Mensaje del Santo Padre Francisco
a los participantes en la VI Jornada
de los sacerdotes ancianos y enfermos de Lombardía
Queridos hermanos sacerdotes:
Me alegro de que también este año, a pesar de las limitaciones necesarias para luchar contra la pandemia, os hayáis encontrado junto a vuestros obispos en el Santuario de Nuestra Señora de Caravaggio.
Agradezco a la Conferencia Episcopal Lombarda por organizar desde hace seis años esta jornada de oración y fraternidad con el clero anciano y enfermo. Es hermosa esta atención de los pastores por la parte físicamente más frágil de su presbiterio. En realidad, sois sacerdotes que, en la oración, en la escucha, en el ofrecimiento de vuestros sufrimientos, ejercéis un ministerio no secundario en vuestras Iglesias.
Doy las gracias a UNITALSI y a todos los que trabajan por el éxito de este encuentro. Con su compromiso concreto y el espíritu que los anima, los voluntarios expresan la gratitud de todo el pueblo de Dios a sus ministros.

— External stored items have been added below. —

===== src/rtl/bingo_pkg.sv =====
// Shared definitions for the bingo round controller.
//   state_t            : controller state encoding
//   DELETED_VALUE      : card value that marks a deleted (already matched) cell
//   DEFAULT_TICK_COUNT : blink half-period in clock cycles (1 s at 50 MHz)
package bingo_pkg;

  typedef enum logic [2:0] {
    ST_IDLE,
    ST_WAIT_DRAW,
    ST_LOAD,
    ST_READ,
    ST_CMP,
    ST_MARK,
    ST_CHECK,
    ST_DONE
  } state_t;

  localparam int DELETED_VALUE      = 0;
  localparam int DEFAULT_TICK_COUNT = 50_000_000;

endpackage
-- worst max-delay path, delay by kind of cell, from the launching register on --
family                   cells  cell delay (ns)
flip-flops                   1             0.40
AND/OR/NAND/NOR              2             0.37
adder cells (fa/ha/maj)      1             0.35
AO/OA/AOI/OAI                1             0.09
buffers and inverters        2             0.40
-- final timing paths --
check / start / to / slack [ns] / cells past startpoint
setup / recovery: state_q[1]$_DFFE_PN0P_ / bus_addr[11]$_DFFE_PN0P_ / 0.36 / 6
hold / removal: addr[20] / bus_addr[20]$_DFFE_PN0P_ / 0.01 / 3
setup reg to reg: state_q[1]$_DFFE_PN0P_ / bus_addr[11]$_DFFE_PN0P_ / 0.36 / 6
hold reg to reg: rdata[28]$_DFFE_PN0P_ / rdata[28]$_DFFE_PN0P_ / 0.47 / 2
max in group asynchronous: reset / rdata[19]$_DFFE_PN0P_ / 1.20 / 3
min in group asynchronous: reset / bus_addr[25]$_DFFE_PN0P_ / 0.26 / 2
===== src/rtl/simmem_row_scheduler.sv =====
// Single-bank row-buffer scheduler: arbitrates one write and one read requester,
// tracks the open row (open-page policy) and charges each access its DRAM cost
// as a countdown before reporting completion with the internal id.
//
// Handshakes: a request transfers on a cycle where valid and ready are both high;
// a requester seeing valid without ready keeps valid and payload stable. The
// completion port follows the same rule with done_valid_o / done_ready_i.
module simmem_row_scheduler
   import simmem_pkg::*;
#(
   parameter int unsigned RowHitCost     = DefRowHitCost,
   parameter int unsigned PrechargeCost  = DefPrechargeCost,
   parameter int unsigned ActivationCost = DefActivationCost
) (
   input  logic                   clk_i,
   input  logic                   rst_ni,
   input  logic                   waddr_valid_i,
   output logic                   waddr_ready_o,
   input  logic [AxAddrWidth-1:0] waddr_addr_i,
   input  write_iid_t             waddr_iid_i,
   input  logic                   raddr_valid_i,
   output logic                   raddr_ready_o,
   input  logic [AxAddrWidth-1:0] raddr_addr_i,
   input  read_iid_t              raddr_iid_i,
   output logic                   done_valid_o,
   input  logic                   done_ready_i,
   output rsp_bank_type_e         done_type_o,
   output write_iid_t             done_wiid_o,
   output read_iid_t              done_riid_o,
   output logic                   row_open_o,
   output row_id_t                open_row_o,
   output row_sched_state_e       dbg_state_o
);

   localparam int unsigned CntW = $clog2(PrechargeCost + ActivationCost + RowHitCost + 1);

   row_sched_state_e state_q;
   logic [CntW-1:0]  cnt_q;
   logic             row_open_q;
   row_id_t          open_row_q;
   rsp_bank_type_e   last_grant_q;
   rsp_bank_type_e   done_type_q;
   write_iid_t       done_wiid_q;
   read_iid_t        done_riid_q;

   row_id_t         wrow, rrow;
   logic            whit, rhit;
   logic [CntW-1:0] wcost, rcost;
   logic            grant_w, grant_r;

   // Only the row bits of the address matter to this bank model.
   logic addr_lsb_unused;
   assign addr_lsb_unused = ^{waddr_addr_i[AxAddrWidth-RowIdWidth-1:0],
                              raddr_addr_i[AxAddrWidth-RowIdWidth-1:0]};

   // Row decode, cost lookup and arbitration; grants only in IDLE, at most one at a time.
   always_comb begin
      wrow    = waddr_addr_i[AxAddrWidth-1 -: RowIdWidth];
      rrow    = raddr_addr_i[AxAddrWidth-1 -: RowIdWidth];
      whit    = row_open_q && (wrow == open_row_q);
      rhit    = row_open_q && (rrow == open_row_q);
      wcost   = CntW'(get_row_access_cost(row_open_q, open_row_q, wrow,
                                          RowHitCost, PrechargeCost, ActivationCost));
      rcost   = CntW'(get_row_access_cost(row_open_q, open_row_q, rrow,
                                          RowHitCost, PrechargeCost, ActivationCost));
      grant_w = 1'b0;
      grant_r = 1'b0;
      // rst_ni gating keeps ready low while reset is held, even if a requester is valid.
      if ((state_q == SCHED_IDLE) && rst_ni) begin
         if (waddr_valid_i && raddr_valid_i) begin
            // Prefer the row hitter; on a tie alternate away from the last winner.
            if (whit != rhit) begin
               grant_w = whit;
            end else begin
               grant_w = (last_grant_q == RDATA_BANK);
            end
            grant_r = !grant_w;
         end else begin
            grant_w = waddr_valid_i;
            grant_r = raddr_valid_i;
         end
      end
   end

   // Scheduler FSM: accept, count down the access cost, hold the completion until taken.
   always_ff @(posedge clk_i or negedge rst_ni) begin
      if (!rst_ni) begin
         state_q      <= SCHED_IDLE;
         cnt_q        <= '0;
         row_open_q   <= 1'b0;
         open_row_q   <= '0;
         last_grant_q <= RDATA_BANK;
         done_type_q  <= WRSP_BANK;
         done_wiid_q  <= '0;
         done_riid_q  <= '0;
      end else begin
         case (state_q)
            SCHED_IDLE: begin
               if (grant_w) begin
                  state_q      <= SCHED_SERVE;
                  cnt_q        <= wcost - 1'b1;
                  open_row_q   <= wrow;
                  row_open_q   <= 1'b1;
                  last_grant_q <= WRSP_BANK;
                  done_type_q  <= WRSP_BANK;
                  done_wiid_q  <= waddr_iid_i;
                  done_riid_q  <= '0;
               end else if (grant_r) begin
                  state_q      <= SCHED_SERVE;
                  cnt_q        <= rcost - 1'b1;
                  open_row_q   <= rrow;
                  row_open_q   <= 1'b1;
                  last_grant_q <= RDATA_BANK;
                  done_type_q  <= RDATA_BANK;
                  done_wiid_q  <= '0;
                  done_riid_q  <= raddr_iid_i;
               end
            end
            SCHED_SERVE: begin
               // Leave when the count is about to reach zero, so the accept cycle plus
               // cost-1 SERVE cycles put done_valid_o high exactly cost cycles after accept.
               cnt_q <= cnt_q - 1'b1;
               if (cnt_q == CntW'(1)) begin
                  state_q <= SCHED_DONE;
               end
            end
            SCHED_DONE: begin
               if (done_ready_i) begin
                  state_q <= SCHED_IDLE;
               end
            end
            default: begin
               state_q <= SCHED_IDLE;
            end
         endcase
      end
   end

   assign waddr_ready_o = grant_w;
   assign raddr_ready_o = grant_r;
   assign done_valid_o  = (state_q == SCHED_DONE);
   assign done_type_o   = done_type_q;
   assign done_wiid_o   = done_wiid_q;
   assign done_riid_o   = done_riid_q;
   assign row_open_o    = row_open_q;
   assign open_row_o    = open_row_q;
   assign dbg_state_o   = state_q;

endmodule

===== config.mk =====
export PLATFORM = sky130hd
export DESIGN_NAME = simmem_row_scheduler
export DESIGN_NICKNAME = d
export VERILOG_FILES = /design/src/rtl/simmem_pkg.sv /design/src/rtl/simmem_row_scheduler.sv
export SDC_FILE = /design/constraint.sdc
export NUM_CORES = 1
export LEC_CHECK = 0
export CORE_MARGIN = 2
export CORE_UTILIZATION = 50
export CTS_BUF_LIST = sky130_fd_sc_hd__clkbuf_2
export DETAILED_ROUTE_END_ITERATION = 8
export DONT_BUFFER_PORTS = 1
export PLACE_DENSITY_LB_ADDON = 0.2
export RECOVER_POWER = 25
export SLEW_MARGIN = 30
export SYNTH_ARGS = -nofsm -noshare
export SYNTH_HDL_FRONTEND = slang
export SYNTH_SLANG_ARGS = --single-unit

===== constraint.sdc =====
create_clock -name clk_i -period 2.7 [get_ports clk_i]
set_input_delay 0.54 -clock clk_i [delete_from_list [all_inputs] [get_ports clk_i]]
set_output_delay 0.54 -clock clk_i [all_outputs]
set_load 0.02 [all_outputs]
**src/rtl/cpu_sysid_checker_timeout_ctr.sv**
```systemverilog
// Stall-cycle counter for one Avalon read; flags the TIMEOUT_CYCLES-th
// stalled cycle so the master can drop the read on the following edge.
module sysid_timeout_ctr #(
    parameter int unsigned TIMEOUT_CYCLES = 255
) (
    input  logic i_clock,
    input  logic i_reset_n,
    input  logic i_clear,
    input  logic i_enable,
    output logic o_terminal
);

    localparam logic [15:0] TERMINAL_VALUE = 16'(TIMEOUT_CYCLES - 1);

    logic [15:0] r_count;

    always_ff @(posedge i_clock or negedge i_reset_n) begin
        if (!i_reset_n) begin
            r_count <= '0;
        end else if (i_clear) begin
            r_count <= '0;
        end else if (i_enable) begin
            r_count <= r_count + 16'd1;
        end
    end

    // Terminal fires during the stalled cycle that brings the count to the limit.
    assign o_terminal = i_enable && (r_count == TERMINAL_VALUE);

endmodule

```
**config.mk**
```make
export PLATFORM = sky130hd
export DESIGN_NAME = sysid_timeout_ctr
export DESIGN_NICKNAME = d
export VERILOG_FILES = /design/src/rtl/cpu_sysid_checker_timeout_ctr.sv
export SDC_FILE = /design/constraint.sdc
export NUM_CORES = 1
export LEC_CHECK = 0
export ABC_AREA = 1
export BUFFER_PORTS_ARGS = -buffer_cell sky130_fd_sc_hd__buf_2
export CORE_ASPECT_RATIO = 0.9
export CORE_MARGIN = 3
export CORE_UTILIZATION = 48
export DETAILED_ROUTE_END_ITERATION = 6
export HOLD_SLACK_MARGIN = 0.15
export PLACE_DENSITY = 0.79
export SKIP_LAST_GASP = 1
export SYNTH_ARGS = -nofsm -noshare
export SYNTH_HDL_FRONTEND = slang
export SYNTH_SLANG_ARGS = --single-unit
```
**constraint.sdc**
```tcl
create_clock -name i_clock -period 1.1 [get_ports i_clock]
set_input_delay 0.11 -clock i_clock [delete_from_list [all_inputs] [get_ports i_clock]]
set_output_delay 0.11 -clock i_clock [all_outputs]
set_load 0.01 [all_outputs]
```
* Word-level counts from Yosys, hierarchy flattened
Index checks and enable logic that the tools add are counted.
** Cells by class
- Reductions and logical operators :: 2
- $add $sub $neg :: 1
- Multiplexer cells :: 2
- Equality and inequality tests :: 1
** Operator list (count)
- 16-bit 2-to-1 mux :: 2
- 16-bit by 1-bit adder with 16-bit output (second input constant) :: 1
- 16-bit by 8-bit equality test with 1-bit output (second input constant) :: 1
- 2-bit nonzero test :: 1
- 1-bit logical AND :: 1
** Word-level totals
- Input bits :: 4
- Register bits after elaboration :: 16
- Logic and storage cells :: 7
- Output and inout bits :: 1

* Depth between registers and ports, before layout
- Depth after elaboration :: 3
- Mapped depth :: 9
- Depth with buffers taken out :: 9

* Worst setup path after synthesis
Ideal clock, no wire load.
- Path kind :: register -> register
- Start point :: register r_count[1]
- End point :: register r_count[6]
- Clock period less this slack :: 1.213 ns
- Path slack :: -0.113 ns
- Cell stages (with the launch flop) :: 9
- Path buffers :: 0
- Data arrival time :: 1.093 ns
- Required time :: 0.980 ns
- Library setup time :: 0.120 ns
- Cells stage by stage :: dfrtp_1 > ha_1 > inv_1 > nor2_2 > nand2_2 > inv_1 > nand2_1 > nor2_1 > nor2_1
** On the way
- Cells in the longest elaborated chain, start to end :: 3
** RTL lines
- start: declaration :: line 15 : logic [15:0] r_count;
- start signal: assignment :: line 23 : r_count <= r_count + 16'd1;
- 16-bit by 1-bit adder with 16-bit output :: line 23
- 16-bit 2-to-1 mux :: line 22 : end else if (i_enable) begin
- 16-bit 2-to-1 mux :: line 20 : end else if (i_clear) begin
No other way between the ends. The select of a mux whose other input is x is not followed.
A chain may end at the register's enable or synchronous reset.

* Worst setup path after layout
- Start point :: register r_count[7]
- End point :: output port o_terminal
** On the way
- Cells in the longest elaborated chain, start to end :: 2
** RTL lines
- 16-bit by 8-bit equality test with 1-bit output :: line 28 : assign o_terminal = i_enable && (r_count == TERMINAL_VALUE);
- 1-bit logical AND :: line 28
- end: declaration :: line 10 : output logic o_terminal
No other way between the ends.

==> implementation parameters <==
Parameter                              Value

GRT
  GRT Residual Overflow ... 0
  Wire length of the first global-routing pass ... 4310 µm
  Pin count of the biggest net entering global routing ... 17
  Initial antenna violation count ... 0
  Aggregate global-route resource usage ... 0.226
  Via count of the first global-routing pass ... 930

Yosys
  Sequential area share after synthesis ... 0.413
  Synthesized net count ... 139
  Cells after synthesis ... between 100 and 150
  Area share of the leading cell type in the synthesized netlist ... 0.413
  Mapped cell area ... between 900 and 1000 µm²
  Mean cell area of the mapped netlist ... between 7 and 8 µm²
  Cell taking the most area after synthesis ... dfrtp_1
  Post-synthesis register bit count ... 16
  Synth unique cells ... 20
  Top cells by area, synth ... dfrtp_1 41%, nand2_1 13%, nor2_1 12%
  Total of warnings raised by yosys ... 0

Status
  Violations in the final reports ... setup timing
  Outcome ... finished, violations left

STA
  RSZ-0062 raised after global routing ... true
  Sum Neg Setup Slack ... -3.41 ns
  Minimum period implied by the final worst setup slack ... 1.53 ns
  Count of endpoints failing setup in the final report ... 14
  Transition time of the tightest slew-check pin ... 0.372 ns
  Achievable frequency ... around 650 MHz
  Worst setup slack after layout ... -0.431 ns
  Skew final ... 0.00752 ns
  Hold violation total from the final report ... 0
  Fin crit share ... 1.39
  Count of final max-slew check failures ... 0
  Worst rel slew slack ... 0.752

Route
  Total wirelength of the detailed-routed design ... 3080 µm
  Routed vias/inst ... 5.50
  Pre-antenna DRT Iters ... 4
  Vias post-DR ... 1034
  Number of routed nets with antenna violations ... 0
  Number of DRC markers in iteration 0 ... 69
  WL per Instance ... 16.4 µm
  Final routed DRC violation total ... 0

Layout
  Count of filler cells inserted in the layout ... 127
  Registers with the most flip-flops ... r_count x16
  Flip-flop count of the largest register after layout ... 16
  Most flop-heavy register ... r_count
  Diodes inserted ... 0
  Share of cells above drive strength 1 ... 0.427
  Layout net count ... roughly 170
  Area added between synthesis and finish ... 43.3%

Worst hold path
  Min-Delay Path Class ... input port to flip-flop
  Hold path startpoint ... i_enable

Clock tree
  TritonCTS clock tree ... built
  Clock-pin slew reported for the worst setup and hold paths after clock tree synthesis ... 0.10 ns
  Later-pin clock latency in the skew report ... 0.29 ns
  TritonCTS buffer count ... 3
  Clock buffer depth ... 2
  CTS Sinks ... 16
  Depth of the CTS H-tree ... 1
  CTS root buf ... clkbuf_4

Power
  Peak VDD IR ... 0.802 mV
  Post-route total power ... 1.12 mW
  Leak pwr ... 0.626 nW
  Power density normalized to cell area ... 810 nW/µm²

Die
  Vert. Die Dim ... 48.6 µm
  Die width ... 53.3 µm
  Boundary Pins ... 5
  # rows ... 14
  Initial core utilization ... 0.542
  DIE AREA ... 2590 µm²
  CORE AREA ... about 1800 µm²

Critical path
  R2R Setup Slk ... -0.31 ns
  Largest fanout on the critical path ... 4
  Source of the critical timing path ... r_count[7]
  Reg-to-reg critical path startpoint ... r_count[0]
  Category of the critical setup timing path ... flip-flop to output port
  Startpoint type of the worst setup path ... flip-flop
  WP data required ... ~0.99 ns
  Worst Path Arrival ... 1.42 ns
  Endpoint type of the worst setup path ... output port

Job
  Number of violations of the max-capacitance limit ... 0

Place
  Detail Placement HPWL ... between 1500 and 2000 µm
  # port buffers ... 4
  Final RePlAce weighted congestion ... 0.948
==> routing by layer <==
| layer | wire length [µm] | share of wire | GRT usage |
|---|---|---|---|
| met3 | 238 | 0.077 | 0.0583 |
| met4 | 112 | 0.036 | 0.0426 |
| met1 | 1160 | 0.38 | 0.290 |
| met2 | 1580 | 0.51 | 0.378 |
| met5 | 0 | 0 | 0 |
==> kinds of logic after synthesis <==
| family | after synthesis | synth area share |
|---|---|---|
| buffers and inverters | 15 | 0.0620 |
| adders and majority gates | 2 | 0.0258 |
| and+or+nand+nor | 87 | 0.422 |
| DFF | 16 | 0.413 |
| AOI/OAI and AO/OA | 13 | 0.0762 |
==> what timing repair did <==
item,4_1_cts,5_1_grt
resized for setup,27,20
endpoints found under the hold margin,18,0
endpoints found under the setup margin,15,15
setup buffers,10,4
hold buffers,2,0
pin swaps,13,12
==> synthesized netlist by cell type <==
master,n
buf_4,1
dfrtp_1,16
o21ai_0,5
a21oi_1,5
nor3_1,2
nand2_2,3
inv_2,1
nand3_2,1
inv_1,13
nor2_4,5
nand2_4,1
o31ai_1,1
o21bai_1,1
o21ai_2,1
nand3_1,7
nor2_1,30
nor2_2,2
nand2_1,33
ha_1,2
nand4_1,3
==> cell type report <==
type	instances	area, µm²	share of cell area
multi-input combinational	102	638	0.460
timing repair buffer	29	235	0.170
inverter	14	60.1	0.0433
sequential	16	402	0.289
tap	24	30.0	0.0216
clock buffer	3	22.5	0.0162
==> path summary, 6_finish.rpt <==
check / cells past startpoint / end
min reg2reg: 2 / r_count[5]
max in group asynchronous: 2 / r_count[2]
min in group asynchronous: 2 / r_count[11]
min: 3 / r_count[0]
max reg2reg: 10 / r_count[10]
max: 5 / o_terminal
==> worst max-delay path, stage by stage, from the launching register on <==
cell and delay, ns:
dfrtp_1 0.43, nand2_2 0.10, nor2_4 0.16, nand4_1 0.14, nor2_1 0.16, buf_2 0.15
==> stage by stage <==
step | utilization | instances | worst slack, ns | instance area, µm² | hold WS (ns)
detailed placement | 0.609 | 170 | -0.119 | 1090 | 0.0426
floorplan | - | 133 | -0.101 | 971 | -0.186
global placement | 0.609 | 170 | -0.103 | 1090 | 0.0404
finish | 0.777 | 188 | -0.431 | 1390 | 0.183
CTS | 0.724 | 185 | -0.292 | 1290 | 0.157
global route | 0.777 | 188 | -0.460 | 1390 | 0.187
==> report_power, final <==
part	switching [mW]	internal [mW]	leakage [nW]
sequential	0.00649	0.597	0.220
combinational	0.110	0.0977	0.392
clock	0.186	0.127	0.0138
total	0.302	0.822	0.626
==> cell usage in the layout, fill, tap and decap left out <==
cell and count:
inv_4 1, ha_4 2, o21ai_2 3, inv_2 2
a21oi_1 4, clkinv_4 1, nand2_1 28, nand4_1 3
o21ai_1 2, buf_6 6, nor3_1 1, nor2_1 22
clkbuf_4 3, nand2_4 2, nand3_1 5, nand3_2 2
nand2_2 7, o21ai_0 1, o31ai_4 1, buf_4 17
nor2_4 9, nand3_4 1, nor3_2 1, nor2_2 6
a21oi_2 1, o21bai_1 1, dfrtp_1 15, inv_1 10
dlygate4sd3_1 2, buf_2 4, dfrtp_2 1
No activity file was read; power rests on OpenSTA's default activity.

Pero es sobre todo a vosotros, queridos hermanos que vivís el tiempo de la vejez o la hora amarga de la enfermedad, a quienes siento la necesidad de dar las gracias. Gracias por vuestro testimonio de amor fiel a Dios y a la Iglesia. Gracias por el anuncio silencioso del Evangelio de la vida. Gracias porque sois un memoria viva a la que recurrir para construir el mañana de la Iglesia.
En los últimos meses, todos hemos experimentado algunas restricciones. Los días, transcurridos en un espacio limitado, parecían interminables y siempre iguales. Sentíamos la falta de nuestros afectos más queridos y de nuestros amigos; el miedo al contagio nos recordaba nuestra precariedad. En el fondo, hemos conocido lo que algunos de vosotros, así como muchos otros ancianos, experimentáis a diario. Espero que este período nos ayude a comprender que, mucho más que ocupar espacios, es necesario no perder el tiempo que se nos da; que nos ayude a disfrutar de la belleza del encuentro con el otro, a curarnos del virus de la autosuficiencia. ¡No olvidemos esta lección!
Durante el período más duro, lleno «de un silencio que ensordece y un vacío desolador» (Acto de Oración, 27 de marzo de 2020), muchos, casi espontáneamente, levantaron sus ojos al Cielo. Con la gracia de Dios, puede ser una experiencia de purificación. También para nuestra vida sacerdotal, la fragilidad puede ser «como fuego del fundidor y como lejía del lavandero» (Mal 3,2) que, elevándonos a Dios, nos refina y santifica. No tengamos miedo al sufrimiento: ¡el Señor lleva la cruz con nosotros!
Queridos hermanos, encomiendo cada uno de vosotros a la Virgen María. A ella, Madre de los sacerdotes, le recuerdo en la oración a los muchos sacerdotes que han muerto a causa de este virus y a los que se enfrentan al camino de la rehabilitación.
Os envío, de todo corazón, mi bendición. Y vosotros, por favor, no os olvidéis de rezar por mí.